_PROBLEM TO SOLVE:_ Would you copy each line of the data below that has "flow"?

[Opening SUPPLIED DATA section]

Background: an optimization exercise with open tools, aiming at small area, a short achievable clock period and few clock cycles per item. Do not read the settings as production practice.
RTL that was checked went through simulation tests only; none was proved equivalent to the original.
Power and IR drop assume default switching activity.

v27:
Design feature_frame_window_buffer_core, start of the top module:
module feature_frame_window_buffer_core (
    input  logic       clk,
    input  logic       rst_n,
    input  logic       req_valid,
    output logic       req_ready,
    input  logic [1:0] req_cmd,
    input  logic [3:0] req_coef_index,
    input  logic [4:0] req_frame_offset,
    input  logic [7:0] req_coef_value,
    output logic       res_valid,
    input  logic       res_ready,
    output logic [7:0] res_read_value,
    output logic       res_ready_res,
    output logic       res_filled
);
clock: 5.0 ns
lec_check: 0
cap_margin: 20
core_margin: 2
core_utilization: 65
cts_cluster_diameter: 80
cts_cluster_size: 24
setup_slack_margin: 2.7
slew_margin: 20
run.sh (not shown) runs the stock make flow with config.mk's settings and CLKGATE_MAP_FILE= SYNTH_SCRIPT=/design/flow/synth_recipe.tcl, a recipe that flattens the netlist after the stock synthesis.
The following lists how v7 was set up differently from v27:
diff --git a/flow/design.v b/flow/design.v
--- a/flow/design.v
+++ b/flow/design.v
@@ -15,15 +15,15 @@
     localparam logic [CMD_W-1:0] CMD_CONSUME = 2'd3;
 endpackage
 module ffwb_ram (
     input  logic        clk,
     input  logic [7:0]  wsel_lo_n,
     input  logic [7:0]  wsel_mid,
     input  logic [7:0]  wsel_hi,
-    input  logic [7:0]  rsel_lo,
+    input  logic [63:0] rsel_lo,
     input  logic [7:0]  rsel_mid,
     input  logic [7:0]  wdata,
     output logic [63:0] blk_data     
 );
     logic [4095:0] q;
     logic [7:0] sub [64];
     logic [7:0] blk [8];
@@ -45,15 +45,15 @@
     always_comb
     begin
         for (int s = 0; s < 64; s++)
         begin
             sub[s] = '0;
             for (int k = 0; k < 8; k++)
             begin
-                sub[s] = sub[s] | ({8{rsel_lo[k]}} & q[(s * 8 + k) * 8 +: 8]);
+                sub[s] = sub[s] | ({8{rsel_lo[(s / 8) * 8 + k]}} & q[(s * 8 + k) * 8 +: 8]);
             end
         end
         for (int b = 0; b < 8; b++)
         begin
             blk[b] = '0;
             for (int m = 0; m < 8; m++)
             begin
@@ -76,17 +76,16 @@
     input  logic        accept,
     input  logic [1:0]  cmd,
     input  logic [3:0]  coef_index,
     input  logic [4:0]  frame_offset,
     output logic [7:0]  wsel_lo_n,
     output logic [7:0]  wsel_mid,
     output logic [7:0]  wsel_hi,
-    output logic [7:0]  rsel_lo,
+    output logic [63:0] rsel_lo,
     output logic [7:0]  rsel_mid,
-    output logic [2:0]  raddr_hi,
     output logic        ready_res,
     output logic        filled
 );
     logic [4:0] wp;
     logic [4:0] lp1;         
     logic       filled_q;
     logic [4:0] frame;
@@ -117,48 +116,49 @@
             begin
                 lp1 <= wp;
             end
         end
     end
     always_ff @(posedge clk)
     begin
-        raddr_hi <= addr[8:6];
         for (int i = 0; i < 8; i++)
         begin
             wsel_lo_n[i] <= (addr[2:0] != 3'(i));
             wsel_mid[i]  <= (addr[5:3] == 3'(i));
             wsel_hi[i]   <= accept && (cmd == CMD_WRITE) && (addr[8:6] == 3'(i));
-            rsel_lo[i]   <= (addr[2:0] == 3'(i));
             rsel_mid[i]  <= rd && (addr[5:3] == 3'(i));
         end
+        for (int i = 0; i < 64; i++)
+        begin
+            rsel_lo[i]   <= ({addr[8:6], addr[2:0]} == 6'(i));
+        end
     end
     assign ready_res = filled_q && (wp != lp1);
     assign filled    = filled_q;
 endmodule
 import ffwb_pkg::*;
 module ffwb_out (
     input  logic        clk,
     input  logic        rst_n,
     input  logic        accept,
     input  logic        s1_valid,
-    input  logic [2:0]  s1_addr_hi,
     input  logic        s1_ready_res,
     input  logic        s1_filled,
     input  logic [63:0] blk_data,
     output logic        req_ready,
     input  logic        res_ready,
     output logic        res_valid,
     output logic [7:0]  res_read_value,
     output logic        res_ready_res,
     output logic        res_filled
 );
     localparam int CW = $clog2(QDEPTH + 1);
     logic          s2_valid;
-    logic [2:0]    s2_addr_hi;
     logic [1:0]    s2_stat;
+    logic [7:0]    s2_val;
     logic [9:0]    s2_res;
     logic [9:0]    qd [QDEPTH];
     logic [QDEPTH-1:0] qv;
     logic [CW-1:0] cnt;
     logic [CW-1:0] cnt_next;
     logic          take;
     logic          ready_q;
@@ -173,18 +173,25 @@
         else
         begin
             s2_valid <= s1_valid;
         end
     end
     always_ff @(posedge clk)
     begin
-        s2_addr_hi <= s1_addr_hi;
         s2_stat    <= {s1_ready_res, s1_filled};
     end
-    assign s2_res = {blk_data[s2_addr_hi * 8 +: 8], s2_stat};
+    always_comb
+    begin
+        s2_val = '0;
+        for (int b = 0; b < 8; b++)
+        begin
+            s2_val = s2_val | blk_data[b * 8 +: 8];
+        end
+    end
+    assign s2_res = {s2_val, s2_stat};
     assign take = qv[0] && res_ready;
     always_ff @(posedge clk or negedge rst_n)
     begin
         if (!rst_n)
         begin
             qv <= '0;
         end
@@ -269,17 +276,16 @@
 );
     logic        accept;
     logic        s1_valid;
     logic [7:0]  s1_wdata;
     logic [7:0]  wsel_lo_n;
     logic [7:0]  wsel_mid;
     logic [7:0]  wsel_hi;
-    logic [7:0]  rsel_lo;
+    logic [63:0] rsel_lo;
     logic [7:0]  rsel_mid;
-    logic [2:0]  raddr_hi;
     logic        ready_res;
     logic        filled;
     logic [63:0] blk_data;
     assign accept = req_valid && req_ready;
     always_ff @(posedge clk or negedge rst_n)
     begin
         if (!rst_n)
@@ -303,15 +309,14 @@
         .coef_index   (req_coef_index),
         .frame_offset (req_frame_offset),
         .wsel_lo_n    (wsel_lo_n),
         .wsel_mid     (wsel_mid),
         .wsel_hi      (wsel_hi),
         .rsel_lo      (rsel_lo),
         .rsel_mid     (rsel_mid),
-        .raddr_hi     (raddr_hi),
         .ready_res    (ready_res),
         .filled       (filled)
     );
     ffwb_ram u_store (
         .clk       (clk),
         .wsel_lo_n (wsel_lo_n),
         .wsel_mid  (wsel_mid),
@@ -322,15 +327,14 @@
         .blk_data  (blk_data)
     );
     ffwb_out u_out (
         .clk            (clk),
         .rst_n          (rst_n),
         .accept         (accept),
         .s1_valid       (s1_valid),
-        .s1_addr_hi     (raddr_hi),
         .s1_ready_res   (ready_res),
         .s1_filled      (filled),
         .blk_data       (blk_data),
         .req_ready      (req_ready),
         .res_ready      (res_ready),
         .res_valid      (res_valid),
         .res_read_value (res_read_value),
Findings:
Maximum VDD drop delta (v7 − v27): favourable
Number of placed cells counting well taps ended up 1.3% higher on v7 than on v27.
Power per cell area: v7 vs v27 up about 1.5%
Re pin count of the biggest net entering global routing: v7 is about 14% down on v27.
v27 vs v7, category of the most critical setup path: reg -> reg vs in -> reg
Total clock buffers created by CTS: lower on v27
Testbench counts of v7, summed over its fixed seeds: cycles 24,024, items 24,000.
For v27, only the layout was checked, not whether the RTL still works.

==> separate check: timing with driven ports <==
How much do the figures lean on ideal ports? The routed layouts below were timed once more, with nothing changed but the port constraints. Step 1 assumes that a clkbuf_16 drives the clock port and a buf_2 every other input. Step 2 times the ports against the registers' clock, not the clock port: input delays grow and output delays shrink by t, the midpoint of the rising clock arrivals with the driver on. a / b / c = no drivers / after step 1 / after step 2; a / b = the first two.
run	t (ns)	setup slack, ns	worst hold slack (ns)	pins driven straight from the clock port
v27	0.986	2.548 / 2.487 / 1.965	0.072 / 0.004 / 0.368	1
v7	0.965	2.552 / 2.500 / 1.654	0.355 / 0.355 / 0.355	1
After both steps every run listed still meets setup and hold. For v7, which loses most, drivers alone change the setup slack by -0.052 ns; drivers and shift together by -0.898 ns.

[Closing SUPPLIED DATA section]

_REPLY TO THE EXERCISE:_
run.sh (not shown) runs the stock make flow with config.mk's settings and CLKGATE_MAP_FILE= SYNTH_SCRIPT=/design/flow/synth_recipe.tcl, a recipe that flattens the netlist after the stock synthesis.
diff --git a/flow/design.v b/flow/design.v
--- a/flow/design.v
+++ b/flow/design.v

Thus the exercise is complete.